Instructions for the task:
Every line in the records below that holds "timing" must be identified and copied.
----- Dataset extract
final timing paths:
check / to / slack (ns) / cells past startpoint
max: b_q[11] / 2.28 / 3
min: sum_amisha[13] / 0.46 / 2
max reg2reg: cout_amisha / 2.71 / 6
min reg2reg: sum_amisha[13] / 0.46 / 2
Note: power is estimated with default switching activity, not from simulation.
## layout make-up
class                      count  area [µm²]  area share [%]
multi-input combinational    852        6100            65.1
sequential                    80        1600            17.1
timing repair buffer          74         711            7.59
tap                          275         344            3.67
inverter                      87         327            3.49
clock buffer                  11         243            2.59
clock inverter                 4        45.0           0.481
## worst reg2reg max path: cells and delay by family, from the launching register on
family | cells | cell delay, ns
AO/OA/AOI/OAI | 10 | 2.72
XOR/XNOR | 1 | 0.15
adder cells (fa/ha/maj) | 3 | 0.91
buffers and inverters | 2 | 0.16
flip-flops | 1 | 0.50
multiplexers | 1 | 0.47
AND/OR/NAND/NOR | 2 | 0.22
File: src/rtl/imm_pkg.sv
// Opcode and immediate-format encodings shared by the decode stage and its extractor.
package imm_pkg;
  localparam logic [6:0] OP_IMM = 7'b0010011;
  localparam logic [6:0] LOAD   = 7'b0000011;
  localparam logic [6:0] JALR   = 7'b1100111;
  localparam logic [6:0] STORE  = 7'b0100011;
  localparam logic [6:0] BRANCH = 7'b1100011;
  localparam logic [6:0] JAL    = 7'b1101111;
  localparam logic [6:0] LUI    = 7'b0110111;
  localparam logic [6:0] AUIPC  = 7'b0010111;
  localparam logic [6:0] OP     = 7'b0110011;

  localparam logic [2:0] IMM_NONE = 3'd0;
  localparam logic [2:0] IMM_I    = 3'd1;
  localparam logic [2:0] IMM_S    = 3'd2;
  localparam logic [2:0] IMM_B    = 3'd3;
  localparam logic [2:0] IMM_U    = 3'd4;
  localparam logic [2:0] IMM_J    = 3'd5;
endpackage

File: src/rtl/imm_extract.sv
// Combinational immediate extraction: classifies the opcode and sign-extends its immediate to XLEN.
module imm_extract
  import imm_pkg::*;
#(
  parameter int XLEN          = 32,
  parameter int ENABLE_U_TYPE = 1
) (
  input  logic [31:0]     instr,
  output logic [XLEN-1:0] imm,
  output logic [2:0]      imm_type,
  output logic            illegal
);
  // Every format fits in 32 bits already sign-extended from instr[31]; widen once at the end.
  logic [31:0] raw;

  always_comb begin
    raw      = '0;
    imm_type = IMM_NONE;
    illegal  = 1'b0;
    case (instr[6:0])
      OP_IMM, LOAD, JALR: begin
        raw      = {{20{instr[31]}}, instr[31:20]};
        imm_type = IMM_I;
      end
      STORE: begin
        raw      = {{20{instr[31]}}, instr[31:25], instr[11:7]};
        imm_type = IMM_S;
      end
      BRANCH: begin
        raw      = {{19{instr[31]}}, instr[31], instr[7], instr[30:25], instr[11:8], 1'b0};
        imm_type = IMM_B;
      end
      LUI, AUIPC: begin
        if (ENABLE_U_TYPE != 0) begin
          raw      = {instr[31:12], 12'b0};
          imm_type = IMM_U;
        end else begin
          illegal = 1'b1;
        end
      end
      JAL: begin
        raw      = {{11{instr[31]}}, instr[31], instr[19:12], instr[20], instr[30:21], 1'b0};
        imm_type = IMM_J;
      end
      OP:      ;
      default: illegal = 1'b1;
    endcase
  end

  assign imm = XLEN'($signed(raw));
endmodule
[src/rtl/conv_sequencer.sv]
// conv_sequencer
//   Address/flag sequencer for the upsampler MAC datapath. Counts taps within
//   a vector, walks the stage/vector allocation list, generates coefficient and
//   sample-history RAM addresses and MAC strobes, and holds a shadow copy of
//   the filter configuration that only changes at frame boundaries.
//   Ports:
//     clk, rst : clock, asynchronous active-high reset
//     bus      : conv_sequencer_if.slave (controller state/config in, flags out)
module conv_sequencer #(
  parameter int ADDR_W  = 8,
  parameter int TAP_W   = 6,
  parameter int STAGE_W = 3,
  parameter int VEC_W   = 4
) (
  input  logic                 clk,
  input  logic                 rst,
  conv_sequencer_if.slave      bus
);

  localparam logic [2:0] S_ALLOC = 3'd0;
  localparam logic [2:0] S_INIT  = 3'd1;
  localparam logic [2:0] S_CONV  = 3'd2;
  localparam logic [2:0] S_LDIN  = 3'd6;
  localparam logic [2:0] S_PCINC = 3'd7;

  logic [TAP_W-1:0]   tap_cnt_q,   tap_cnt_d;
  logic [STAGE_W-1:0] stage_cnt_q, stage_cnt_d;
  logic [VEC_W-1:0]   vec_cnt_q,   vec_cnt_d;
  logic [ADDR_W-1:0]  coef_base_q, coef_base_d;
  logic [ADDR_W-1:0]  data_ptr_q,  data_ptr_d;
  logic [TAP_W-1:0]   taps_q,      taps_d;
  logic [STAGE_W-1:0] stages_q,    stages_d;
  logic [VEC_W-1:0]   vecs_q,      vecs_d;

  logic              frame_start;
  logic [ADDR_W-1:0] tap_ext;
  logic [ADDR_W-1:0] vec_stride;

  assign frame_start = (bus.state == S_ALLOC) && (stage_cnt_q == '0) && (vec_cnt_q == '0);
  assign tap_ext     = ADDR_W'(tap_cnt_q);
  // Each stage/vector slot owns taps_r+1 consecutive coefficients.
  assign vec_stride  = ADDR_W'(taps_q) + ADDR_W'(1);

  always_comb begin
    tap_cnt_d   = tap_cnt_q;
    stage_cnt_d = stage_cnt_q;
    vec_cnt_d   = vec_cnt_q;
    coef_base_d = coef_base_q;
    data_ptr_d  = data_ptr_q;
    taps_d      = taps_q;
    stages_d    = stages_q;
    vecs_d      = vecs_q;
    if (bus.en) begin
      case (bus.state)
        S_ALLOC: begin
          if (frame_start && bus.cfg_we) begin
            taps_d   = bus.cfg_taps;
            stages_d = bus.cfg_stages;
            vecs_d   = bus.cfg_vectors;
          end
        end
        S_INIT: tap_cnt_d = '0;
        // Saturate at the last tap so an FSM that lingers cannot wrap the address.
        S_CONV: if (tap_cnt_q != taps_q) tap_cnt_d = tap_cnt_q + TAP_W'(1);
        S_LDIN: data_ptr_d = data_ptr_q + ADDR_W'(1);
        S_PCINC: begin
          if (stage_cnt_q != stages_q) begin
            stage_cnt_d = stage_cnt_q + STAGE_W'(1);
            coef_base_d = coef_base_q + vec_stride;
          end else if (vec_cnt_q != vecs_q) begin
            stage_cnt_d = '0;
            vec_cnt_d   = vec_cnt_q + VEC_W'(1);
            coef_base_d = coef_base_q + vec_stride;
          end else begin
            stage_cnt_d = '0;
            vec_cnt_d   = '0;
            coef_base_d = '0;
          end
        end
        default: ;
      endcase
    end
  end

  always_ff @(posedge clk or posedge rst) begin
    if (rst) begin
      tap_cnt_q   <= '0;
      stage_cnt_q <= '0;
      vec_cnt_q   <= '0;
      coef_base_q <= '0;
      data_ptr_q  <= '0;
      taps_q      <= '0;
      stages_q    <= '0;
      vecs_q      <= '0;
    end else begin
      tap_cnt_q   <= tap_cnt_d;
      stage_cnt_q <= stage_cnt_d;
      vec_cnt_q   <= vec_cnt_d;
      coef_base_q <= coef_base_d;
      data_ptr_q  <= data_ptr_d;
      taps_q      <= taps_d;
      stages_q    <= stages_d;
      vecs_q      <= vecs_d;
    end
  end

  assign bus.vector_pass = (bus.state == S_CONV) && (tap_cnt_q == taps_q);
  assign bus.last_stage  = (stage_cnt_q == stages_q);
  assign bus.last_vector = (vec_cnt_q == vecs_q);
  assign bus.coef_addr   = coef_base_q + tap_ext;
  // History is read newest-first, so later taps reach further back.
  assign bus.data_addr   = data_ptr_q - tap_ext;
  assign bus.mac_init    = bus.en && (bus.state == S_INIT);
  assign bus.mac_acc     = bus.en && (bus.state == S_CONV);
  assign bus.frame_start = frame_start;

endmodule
----------
----- Dataset extract
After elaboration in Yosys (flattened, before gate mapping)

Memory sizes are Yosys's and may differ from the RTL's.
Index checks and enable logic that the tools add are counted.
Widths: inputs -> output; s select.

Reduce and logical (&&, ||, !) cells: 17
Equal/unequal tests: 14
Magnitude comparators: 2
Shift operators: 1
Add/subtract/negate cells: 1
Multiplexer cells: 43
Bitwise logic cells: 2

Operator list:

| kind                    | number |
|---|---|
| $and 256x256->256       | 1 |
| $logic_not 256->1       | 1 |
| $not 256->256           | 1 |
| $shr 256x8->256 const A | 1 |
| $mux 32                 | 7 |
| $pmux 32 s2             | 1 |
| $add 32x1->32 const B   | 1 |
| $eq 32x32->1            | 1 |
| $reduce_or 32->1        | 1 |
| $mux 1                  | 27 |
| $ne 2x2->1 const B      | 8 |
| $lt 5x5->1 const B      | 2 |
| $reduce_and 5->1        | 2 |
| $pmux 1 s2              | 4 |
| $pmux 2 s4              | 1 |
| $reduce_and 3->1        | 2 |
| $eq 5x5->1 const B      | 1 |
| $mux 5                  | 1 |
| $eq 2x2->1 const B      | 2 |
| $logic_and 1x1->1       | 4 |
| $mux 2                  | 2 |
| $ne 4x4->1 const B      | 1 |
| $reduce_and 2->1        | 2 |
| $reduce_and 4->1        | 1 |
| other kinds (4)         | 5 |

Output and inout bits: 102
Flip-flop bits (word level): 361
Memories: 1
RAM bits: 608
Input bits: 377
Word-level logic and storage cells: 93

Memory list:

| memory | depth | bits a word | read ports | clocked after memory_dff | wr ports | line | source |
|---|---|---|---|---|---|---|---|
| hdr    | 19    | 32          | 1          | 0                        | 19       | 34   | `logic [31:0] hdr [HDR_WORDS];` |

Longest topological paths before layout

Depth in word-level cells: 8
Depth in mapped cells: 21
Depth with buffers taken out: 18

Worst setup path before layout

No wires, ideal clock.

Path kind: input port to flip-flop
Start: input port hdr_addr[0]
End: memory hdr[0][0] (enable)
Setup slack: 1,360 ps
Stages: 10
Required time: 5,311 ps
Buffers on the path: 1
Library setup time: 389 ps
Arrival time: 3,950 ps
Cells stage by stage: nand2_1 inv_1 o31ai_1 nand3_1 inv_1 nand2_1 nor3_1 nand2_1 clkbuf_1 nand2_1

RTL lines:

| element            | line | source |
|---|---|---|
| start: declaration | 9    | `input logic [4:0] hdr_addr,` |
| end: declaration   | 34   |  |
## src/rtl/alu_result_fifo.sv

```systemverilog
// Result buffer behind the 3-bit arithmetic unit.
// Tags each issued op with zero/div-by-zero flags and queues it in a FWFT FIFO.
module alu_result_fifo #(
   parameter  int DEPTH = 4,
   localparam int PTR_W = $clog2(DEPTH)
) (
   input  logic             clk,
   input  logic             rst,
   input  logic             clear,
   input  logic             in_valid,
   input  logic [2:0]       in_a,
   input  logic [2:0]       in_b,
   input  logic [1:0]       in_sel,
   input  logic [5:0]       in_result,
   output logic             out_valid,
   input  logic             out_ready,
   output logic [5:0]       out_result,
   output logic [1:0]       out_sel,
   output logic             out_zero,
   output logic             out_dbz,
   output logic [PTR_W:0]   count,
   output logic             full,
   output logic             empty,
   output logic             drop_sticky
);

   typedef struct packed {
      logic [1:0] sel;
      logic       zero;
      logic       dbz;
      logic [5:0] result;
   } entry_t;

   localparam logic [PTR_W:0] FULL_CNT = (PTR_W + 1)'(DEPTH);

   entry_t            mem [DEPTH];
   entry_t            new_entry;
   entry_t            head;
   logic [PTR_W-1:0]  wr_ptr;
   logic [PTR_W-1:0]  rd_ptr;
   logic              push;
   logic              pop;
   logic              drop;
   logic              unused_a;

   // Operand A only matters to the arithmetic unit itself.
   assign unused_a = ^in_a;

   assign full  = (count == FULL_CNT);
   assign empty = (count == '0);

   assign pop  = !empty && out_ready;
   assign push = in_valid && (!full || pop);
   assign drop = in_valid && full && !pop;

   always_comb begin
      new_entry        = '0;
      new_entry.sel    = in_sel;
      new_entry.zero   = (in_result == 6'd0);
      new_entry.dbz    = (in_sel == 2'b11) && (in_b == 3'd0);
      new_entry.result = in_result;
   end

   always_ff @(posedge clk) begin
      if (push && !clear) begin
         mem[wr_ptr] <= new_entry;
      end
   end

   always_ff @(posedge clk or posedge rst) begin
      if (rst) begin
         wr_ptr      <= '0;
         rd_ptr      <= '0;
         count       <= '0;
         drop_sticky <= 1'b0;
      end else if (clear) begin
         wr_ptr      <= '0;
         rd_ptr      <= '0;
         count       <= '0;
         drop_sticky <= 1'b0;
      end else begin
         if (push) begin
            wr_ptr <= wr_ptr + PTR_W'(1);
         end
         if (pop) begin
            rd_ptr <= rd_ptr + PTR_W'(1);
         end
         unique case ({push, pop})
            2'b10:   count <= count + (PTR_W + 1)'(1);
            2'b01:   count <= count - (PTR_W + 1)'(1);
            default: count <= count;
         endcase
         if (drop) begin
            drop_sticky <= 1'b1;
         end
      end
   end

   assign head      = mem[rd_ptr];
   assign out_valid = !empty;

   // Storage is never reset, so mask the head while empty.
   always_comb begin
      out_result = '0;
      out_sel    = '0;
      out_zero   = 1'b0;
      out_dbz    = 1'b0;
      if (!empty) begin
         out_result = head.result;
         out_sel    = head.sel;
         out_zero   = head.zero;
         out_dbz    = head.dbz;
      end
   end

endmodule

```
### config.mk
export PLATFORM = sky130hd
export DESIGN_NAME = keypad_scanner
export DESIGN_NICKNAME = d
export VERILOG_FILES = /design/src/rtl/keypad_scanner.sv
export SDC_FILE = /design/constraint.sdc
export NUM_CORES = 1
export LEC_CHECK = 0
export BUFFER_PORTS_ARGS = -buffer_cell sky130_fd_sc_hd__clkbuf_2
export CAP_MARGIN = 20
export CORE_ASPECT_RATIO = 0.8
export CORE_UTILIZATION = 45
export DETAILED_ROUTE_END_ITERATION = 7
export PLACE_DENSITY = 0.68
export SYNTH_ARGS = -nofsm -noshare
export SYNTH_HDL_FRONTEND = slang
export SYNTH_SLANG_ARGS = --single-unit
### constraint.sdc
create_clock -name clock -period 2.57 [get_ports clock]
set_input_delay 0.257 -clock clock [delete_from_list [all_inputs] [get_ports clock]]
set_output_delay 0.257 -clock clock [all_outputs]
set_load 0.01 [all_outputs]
----------
Output:
final timing paths:
timing repair buffer          74         711            7.59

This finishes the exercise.